Tuesday, September 21, 2010

hmmmm.....

Yesterday seemed to drag on and on. For some reason I woke up today thinking it should be Thursday...thats how long yesterday seemed to be! It wasn't a bad day, it was just long. Landry was a bundle of obnoxiousness! I say that in the most loving way. I was trying to get a lot done around the house and she was following me around, hanging on my legs, and crying for me to hold her. She also got her first hand spank from mommy!!! Ughhh....she has been pretty good thus far. She actually listens, and can be distracted. Logan did neither at this age. If he wanted to do something and I told him no...there was no stopping him. If I tried to distract him - I failed....but Landry is another story. First, let me say that I am beginning to believe more and more that she is a bully! She picks on her brother constantly, and I dont know if he is just too scared of hurting her, or if he's scared that he might get in trouble, but he just takes it. After a while, he will start crying because she just wont stop, but he never hits her or does anything to her - its really funny at first, but the poor kid, I just feel bad for him. He will yell at her and tell her, "Sissy, stop it" or tell me, "Mommy, get sissy!" but he never tries to hurt her, and I am thankful for that. Every once in a while he will actually pick her up and carry her over to me and gently put her down, then roll his eyes, and say, "Mommy, hold sissy!" It cracks me up. Anyway, Landry got her hand smacked because she would not stop trying to climb the tv stand! NOT SAFE! I told her no several times, and she wasn't listening so when she did it again on the 4th time I smacked her little hand. It wasn't hard...more like firm, I think it scared her more than anything - and oh my gosh did she cry! It took everything I had not to scoop her up and give her kisses, but I simply said - NO CLIMBING and removed her from the area. She cried for about 30 seconds before starting to try to climb the couch! Ughhhh At least with the couch there is nothing she could pull down on top of her and nothing around her to hit her head on. So, as I said it was a long day.
A few weeks ago, Landry stood on her own for the first time...(for more than a second) she was holding on to JRs legs and would let go for about 3-5 seconds and just stand there.
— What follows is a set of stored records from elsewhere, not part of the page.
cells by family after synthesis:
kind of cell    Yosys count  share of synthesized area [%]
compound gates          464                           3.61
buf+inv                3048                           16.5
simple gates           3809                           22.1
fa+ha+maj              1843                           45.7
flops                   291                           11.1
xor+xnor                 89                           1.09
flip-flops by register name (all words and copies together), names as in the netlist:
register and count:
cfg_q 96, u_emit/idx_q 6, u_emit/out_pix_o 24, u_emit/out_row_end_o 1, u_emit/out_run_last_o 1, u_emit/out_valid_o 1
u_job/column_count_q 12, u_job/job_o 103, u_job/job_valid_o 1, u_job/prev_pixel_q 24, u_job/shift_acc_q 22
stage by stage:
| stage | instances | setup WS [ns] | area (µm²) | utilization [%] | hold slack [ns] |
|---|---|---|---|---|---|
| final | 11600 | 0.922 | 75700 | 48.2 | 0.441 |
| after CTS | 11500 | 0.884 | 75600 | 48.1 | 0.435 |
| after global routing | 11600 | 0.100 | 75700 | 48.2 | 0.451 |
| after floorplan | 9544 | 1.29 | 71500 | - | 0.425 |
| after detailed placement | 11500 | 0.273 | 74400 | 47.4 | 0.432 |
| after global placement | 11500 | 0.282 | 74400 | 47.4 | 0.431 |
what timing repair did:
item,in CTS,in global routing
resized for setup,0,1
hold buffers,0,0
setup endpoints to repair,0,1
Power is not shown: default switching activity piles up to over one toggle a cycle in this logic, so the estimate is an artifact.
**config.mk**
```make
export PLATFORM = sky130hd
export DESIGN_NAME = keyword_substitution_cipher_flat
export DESIGN_NICKNAME = d
export VERILOG_FILES = /design/src/kwsc_pkg.sv /design/src/kwsc_if.sv /design/src/kwsc_key_store.sv /design/src/kwsc_encrypt.sv /design/src/keyword_substitution_cipher.sv /design/src/flat_wrapper.sv
export SDC_FILE = /design/constraint.sdc
export NUM_CORES = 1
export LEC_CHECK = 0
export ABC_AREA = 1
export BUFFER_PORTS_ARGS = -buffer_cell sky130_fd_sc_hd__buf_2
export CORE_UTILIZATION = 25
export CTS_CLUSTER_SIZE = 25
export DETAILED_ROUTE_END_ITERATION = 10
export MAX_ROUTING_LAYER = met4
export PLACE_DENSITY = 0.51
export SLEW_MARGIN = 20
export SYNTH_ARGS = -nofsm -noshare
export SYNTH_HDL_FRONTEND = slang
export SYNTH_HIERARCHICAL = 1
export SYNTH_SLANG_ARGS = --single-unit
```
**constraint.sdc**
```tcl
create_clock -name clk -period 5.9 [get_ports clk]
set_input_delay 1.18 -clock clk [delete_from_list [all_inputs] [get_ports clk]]
set_output_delay 1.18 -clock clk [all_outputs]
set_load 0.02 [all_outputs]
```
**src/kwsc_pkg.sv**
```systemverilog
// Shared types, constants and helpers for the keyword substitution cipher.
package kwsc_pkg;

    localparam int LETTERS = 26;
    localparam int LETTER_W = $clog2(LETTERS);
    localparam logic [7:0] LOWER_A = 8'd97;
    localparam logic [7:0] LOWER_Z = 8'd122;
    localparam logic [7:0] UPPER_A = 8'd65;

    typedef logic [LETTER_W-1:0] letter_t;

    typedef enum logic [1:0] {
        MODE_CLEAR = 2'd0,
        MODE_KEY   = 2'd1,
        MODE_TEXT  = 2'd2
    } mode_t;

    // Update request from the front stage to the key store.
    typedef struct packed {
        logic    clear;
        logic    add;
        letter_t idx;
    } key_op_t;

    // Key state seen by the cipher logic.
    // below[k] counts the key letters whose alphabet index is under k.
    typedef struct packed {
        logic [LETTERS-1:0]  used;
        letter_t             count;
        letter_t [LETTERS-1:0] letters;
        letter_t [LETTERS-1:0] below;
    } key_state_t;

    function automatic logic is_lower(input logic [7:0] b);
        return (b >= LOWER_A) && (b <= LOWER_Z);
    endfunction

    function automatic letter_t letter_of(input logic [7:0] b);
        logic [7:0] d;
        d = b - LOWER_A;
        return d[LETTER_W-1:0];
    endfunction

endpackage

```
**src/kwsc_if.sv**
```systemverilog
// Valid/ready channel interfaces for input items and cipher results.
interface kwsc_in_if;
    import kwsc_pkg::*;
    logic   valid;
    logic   ready;
    mode_t  mode;
    logic [7:0] in_byte;

    modport source (output valid, output mode, output in_byte, input ready);
    modport sink   (input valid, input mode, input in_byte, output ready);
endinterface

interface kwsc_out_if;
    logic       valid;
    logic       ready;
    logic [7:0] out_byte;

    modport source (output valid, output out_byte, input ready);
    modport sink   (input valid, input out_byte, output ready);
endinterface

```
**src/kwsc_key_store.sv**
```systemverilog
// Key store: keyword letters, used-letter mask, count and per-letter rank table.
module kwsc_key_store (
    input  logic                 clk,
    input  logic                 rst_n,
    input  kwsc_pkg::key_op_t    op,
    output kwsc_pkg::key_state_t st
);
    import kwsc_pkg::*;

    logic [LETTERS-1:0]    used_reg, used_next;
    letter_t               count_reg, count_next;
    letter_t [LETTERS-1:0] letters_reg;
    letter_t [LETTERS-1:0] below_reg, below_next;
    logic                  take;

    assign take = op.add && !used_reg[op.idx] && (count_reg < letter_t'(LETTERS));

    always_comb
    begin
        used_next  = used_reg;
        count_next = count_reg;
        below_next = below_reg;
        if (op.clear)
        begin
            used_next  = '0;
            count_next = '0;
            below_next = '0;
        end
        else if (take)
        begin
            used_next[op.idx] = 1'b1;
            count_next        = count_reg + letter_t'(1);
            for (int k = 0; k < LETTERS; k++)
            begin
                if (letter_t'(k) > op.idx)
                begin
                    below_next[k] = below_reg[k] + letter_t'(1);
                end
            end
        end
    end

    always_ff @(posedge clk or negedge rst_n)
    begin
        if (!rst_n)
        begin
            used_reg  <= '0;
            count_reg <= '0;
            below_reg <= '0;
        end
        else
        begin
            used_reg  <= used_next;
            count_reg <= count_next;
            below_reg <= below_next;
        end
    end

    always_ff @(posedge clk)
    begin
        if (!op.clear && take)
        begin
            letters_reg[count_reg] <= op.idx;
        end
    end

    assign st.used    = used_reg;
    assign st.count   = count_reg;
    assign st.letters = letters_reg;
    assign st.below   = below_reg;

    a_count_bound: assert property (@(posedge clk) disable iff (!rst_n)
        count_reg <= letter_t'(LETTERS))
        else $error("key count beyond alphabet");

    a_count_mask: assert property (@(posedge clk) disable iff (!rst_n)
        $countones(used_reg) == int'(count_reg))
        else $error("key count disagrees with used mask");

    a_clear: assert property (@(posedge clk) disable iff (!rst_n)
        op.clear |=> (used_reg == '0) && (count_reg == '0))
        else $error("clear did not empty the key");

endmodule

```
**src/kwsc_encrypt.sv**
```systemverilog
// Substitution lookup: maps a plaintext byte to its cipher byte.
module kwsc_encrypt (
    input  kwsc_pkg::key_state_t st,
    input  logic [7:0]           in_byte,
    output logic [7:0]           out_byte
);
    import kwsc_pkg::*;

    letter_t i;
    letter_t n;
    letter_t sub;
    letter_t fill;

    assign i = letter_of(in_byte);
    assign n = i - st.count;

    always_comb
    begin
        fill = letter_t'(LETTERS - 1);
        for (int k = 0; k < LETTERS; k++)
        begin
            if (!st.used[k] && (letter_t'(k) - st.below[k] == n))
            begin
                fill = letter_t'(k);
            end
        end
    end

    assign sub = (i < st.count) ? st.letters[i] : fill;

    assign out_byte = is_lower(in_byte) ? (UPPER_A + {3'b000, sub}) : in_byte;

endmodule

```
**src/keyword_substitution_cipher.sv**
```systemverilog
// Top level: input register, key store, substitution lookup and result register.
// Takes one beat per cycle: mode 0 clears the key, mode 1 adds a keyword letter
// (non-lowercase or repeated letters are dropped), mode 2 encrypts a byte and
// yields exactly one result beat, mode 3 is dropped. A text beat is held in the
// input register, then the result register; throughput is one beat per cycle,
// limited only by result back-pressure, as key update and lookup share one stage.
module keyword_substitution_cipher (
    input  logic              clk,
    input  logic              rst_n,
    kwsc_in_if.sink           item,
    kwsc_out_if.source        result
);
    import kwsc_pkg::*;

    logic       s1_valid_reg, s1_valid_next;
    mode_t      s1_mode_reg;
    logic [7:0] s1_byte_reg;
    logic       out_valid_reg, out_valid_next;
    logic [7:0] out_byte_reg;
    logic       accept;
    logic       text;
    logic       s1_go;
    logic       load;
    logic [7:0] cipher;
    key_op_t    op;
    key_state_t st;

    assign text   = s1_valid_reg && (s1_mode_reg == MODE_TEXT);
    assign s1_go  = s1_valid_reg && (!text || !out_valid_reg || result.ready);
    assign load   = s1_go && text;
    assign accept = item.valid && item.ready;
    assign item.ready = !s1_valid_reg || s1_go;

    always_comb
    begin
        op.clear = 1'b0;
        op.add   = 1'b0;
        op.idx   = letter_of(s1_byte_reg);
        case (s1_mode_reg)
            MODE_CLEAR: op.clear = s1_go;
            MODE_KEY:   op.add   = s1_go && is_lower(s1_byte_reg);
            default:    ;
        endcase
    end

    kwsc_key_store u_store (
        .clk   (clk),
        .rst_n (rst_n),
        .op    (op),
        .st    (st)
    );

    kwsc_encrypt u_encrypt (
        .st       (st),
        .in_byte  (s1_byte_reg),
        .out_byte (cipher)
    );

    assign s1_valid_next  = accept || (s1_valid_reg && !s1_go);
    assign out_valid_next = load || (out_valid_reg && !result.ready);

    always_ff @(posedge clk or negedge rst_n)
    begin
        if (!rst_n)
        begin
            s1_valid_reg  <= 1'b0;
            out_valid_reg <= 1'b0;
        end
        else
        begin
            s1_valid_reg  <= s1_valid_next;
            out_valid_reg <= out_valid_next;
        end
    end

    always_ff @(posedge clk)
    begin
        if (accept)
        begin
            s1_mode_reg <= item.mode;
            s1_byte_reg <= item.in_byte;
        end
        if (load)
        begin
            out_byte_reg <= cipher;
        end
    end

    assign result.valid    = out_valid_reg;
    assign result.out_byte = out_byte_reg;

    a_load_shows: assert property (@(posedge clk) disable iff (!rst_n)
        load |=> out_valid_reg)
        else $error("text beat did not reach the result register");

    a_empty_ready: assert property (@(posedge clk) disable iff (!rst_n)
        !s1_valid_reg |-> item.ready)
        else $error("empty front stage refused a beat");

    a_no_overwrite: assert property (@(posedge clk) disable iff (!rst_n)
        load |-> (!out_valid_reg || result.ready))
        else $error("pending result overwritten");

endmodule
```
**src/flat_wrapper.sv**
```systemverilog
// flat-port wrapper written by rule: the top's interface ports become plain ports
module keyword_substitution_cipher_flat import kwsc_pkg::*;
  (clk, rst_n, item_valid, item_mode, item_in_byte, item_ready, result_valid, result_out_byte, result_ready);
  kwsc_in_if item_i ();
  kwsc_out_if result_i ();
  input  logic clk;
  input  logic rst_n;
  input wire logic [$bits(item_i.valid)-1:0] item_valid;
  input wire logic [$bits(item_i.mode)-1:0] item_mode;
  input wire logic [$bits(item_i.in_byte)-1:0] item_in_byte;
  output wire logic [$bits(item_i.ready)-1:0] item_ready;
  output wire logic [$bits(result_i.valid)-1:0] result_valid;
  output wire logic [$bits(result_i.out_byte)-1:0] result_out_byte;
  input wire logic [$bits(result_i.ready)-1:0] result_ready;
  assign item_i.valid = item_valid;
  assign item_i.mode = item_mode;
  assign item_i.in_byte = item_in_byte;
  assign item_ready = item_i.ready;
  assign result_valid = result_i.valid;
  assign result_out_byte = result_i.out_byte;
  assign result_i.ready = result_ready;
  keyword_substitution_cipher u_core (.clk(clk), .rst_n(rst_n), .item(item_i), .result(result_i));
endmodule
```
==> summary.md <==
| Metric | Value |
|---|---|
| Largest register FFs | 260 |
| Most used flip-flop cell after synthesis | dfrtp_1 |
| Max-slew headroom | 27.6% |
| Total GRT Usage | 14.2% |
| Startpoint types | flop |
| Post-synth top area share | 23.7% |
| Power density over the cells | 306 nW/um2 |
| Clk_skew | 0.0154 ns |
| Yosys reg bits | 311 |
| R2r setup slk | 0.78 ns |
| Final core occ | 28.5% |
| Synthesized area | 18,800 um2 |
| Top Ports | 24 |
| Tot Pwr | 6.47 mW |
| Worst Path Buf+Inv | 5 |
| DP Worst Slack | 0.625 ns |
| Worst-margin pin slew | 1.08 ns |
| Worst Path Arrival | 5.42 ns |
| Syn Inst Count | 2,268 |
| CTS buffer count | 37 |
| Starting density of the core | 25.2% |
| Worst hold slack | 0.482 ns |
| Status | completed |
| Fmax | 195 MHz |
| Final setup fails | 0 |
| P&R area growth vs syn | 12.9% |
| Largest net degree at the start of global routing | 84 |
| Core ar. | 74,300 um2 |
| Async S/R FF share, synth | 52.4% |
| Cell with the most instances after synthesis | nand2_1 |
| Max clock buf depth | 3 |
| Setup TNS Final | 0 ns |
| Post-synth EDFFs | 148 |
| CTS tree | built |
| Row count | 100 |
| CP max stage cell | ha_1 |
| Root Driver | clkbuf_16 |
| DP HPWL | 35.0 mm |
| Netlist cell types | 65 |
| Register area share after synthesis | 45.4% |
| Routed length per instance | 16.0 um |
| Initial DRC Count | 969 |
| Leading area contributor after synthesis | edfxtp_1 |
| RSZ-0062 raised after global routing | no |
| Vias/cell | 4.63 |
| IO buf count | 23 |
| Vias | 15.1k |
| Max cap viols | 0 |
| Crit end category | flop |
| Peak VDD IR | 0.000169 V |
| Slack of the critical path | 0.781 ns |
| Cell mode on critical path | nand2_1 |
| Drc violations | 0 |
| Worst-path clk slew | 0.06 ns |
| First-pass GRT wire length | 82.9 mm |
| Initial antenna violation count | 1 |
| Die area | 76,100 um2 |
| YS warnings | 6 |
| Top cells by count, synth | 537 x nand2_1, 276 x nor2_1, 243 x nand3_1, 187 x inv_1, 163 x dfrtp_1 |
| Top cells by area, synth | edfxtp_1 24%, dfrtp_1 22%, nand2_1 11% |
| Share of cells above drive strength 1 | 7.70% |
| Crit path max fanout | 25 |
| DRT antenna net count | 0 |
| Die W | 276 um |
| Worst EP required | 6.21 ns |
| Vias in the first global route | 14.4k |
| RePlAce Congestion | 0.903 |
| Clk sink count | 311 |
| Total congestion overflow | 0 |
| Syn Nets | 2,347 |
| Drt first pass iters | 5 |
| Worst-skew pair later-pin latency | 0.55 ns |
| Fin crit period | 5.12 ns |
| Final period utilization | 86.8% |
| H-tree lvl count | 2 |
| Final Hold Viols | 0 |
| Crit Path Class | flop to flop |
| Die height | 276 um |
| Max-slew violations | 0 |
| Net count, final | 2,350 |
| Avg Cell Area, Syn | 8.27 um2 |
| Slowest stage delay, CP | 0.50 ns |
| Leakage power | 9.24 nW |
| Hold Crit Class | flop to flop |
| DRT Wirelength | 52.4 mm |
| Family with the most delay on the worst path | simple AND/OR/NAND/NOR gates |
Since then, NOTHING! UGHHH But out of nowhere last night I was giving her some cheerios and we were both sitting on the floor. I got up to make a bottle and had left a few cheerios on the tray for her to eat and keep her busy. She would pick up a cheerio, then stand up and eat it, then squat down grab another cheerio and stand up again! I was so excited...she did it again a few times today, and I am hoping this means we are getting somewhere and that she will be walking soon! I am not really concerned about it, but I am excited for it. She has been cruising since 6 1/2 months...so I thought for sure she ould be walking by now...but she has shown no interest, so I guess we will see!

3 comments:

Nikki said...

I have such a hard time when I slap Aiden's hand. I only do it when he doesn't listen to me and he's touching something dangerous. Like the plug in the outlet. I just want to hug him and say 'MOMMY'S SORRY!' But I don't. I redirect Aiden to something safer, then go in the other room and frown. Being a parent is hard!

Nikki said...

Also! Aiden cruised FOREVER. Whenever he wanted to get from one piece of furniture to another that was too far, he would always crawl. It took him until two weeks before his 1-year birthday to get the walking part understood. But then he was ALL ABOUT WALKING. As a matter of fact, he still is. ;)

Sara's Satire said...

Oh, Nikki - I know its hard! It breaks my heart and I read or heard something somewhere that children dont really grasp the concept of consequences until after there second birthday (I need to research that - because I dont believe it) so I wonder if she even understands that she is getting her hand smacked because she is doing something wrong...Redirecting, almost always works with Landry...and it never worked with Logan - he was soo headstrong and determined that I would have to hold him in my arms in a bear hug while he screamed bloody murder and tried to kick and swing his arms everywhere, even that only worked about 1/3 of the time. After ten minutes I would put him down and he would go right back to whatever it is he wanted to do before, and I would start the whole process over! He was a very rough baby...and he still tests me - but not nearly as bad.
I really try not to compare my children... I mean, honestly I compare them all the time, but I try not to say...Logan did that and Landry didn't in a way that is negative. For example - Logan, didn't handle the redirect, but Landry handles it really well...doesn't mean that there was something wrong with Logan - just that they have different personalities so I have to parent them differently. Another example, Logan was pulling himself up around 5 months...cruising at 7 months, and walking by 9 months. I was sort of expecting the same with Landry - but she was pulling herself up at 6 months, cruising at 7 months....AND STILL NOT WALKING at 11 months...LOL. Nothing is wrong with, she just isn't ready for it and thats okay - no big deal, she will get it!!! I love being a mommy more than anything I have ever loved in my entire life - but you are right, it is hard....but so incredibly worth it!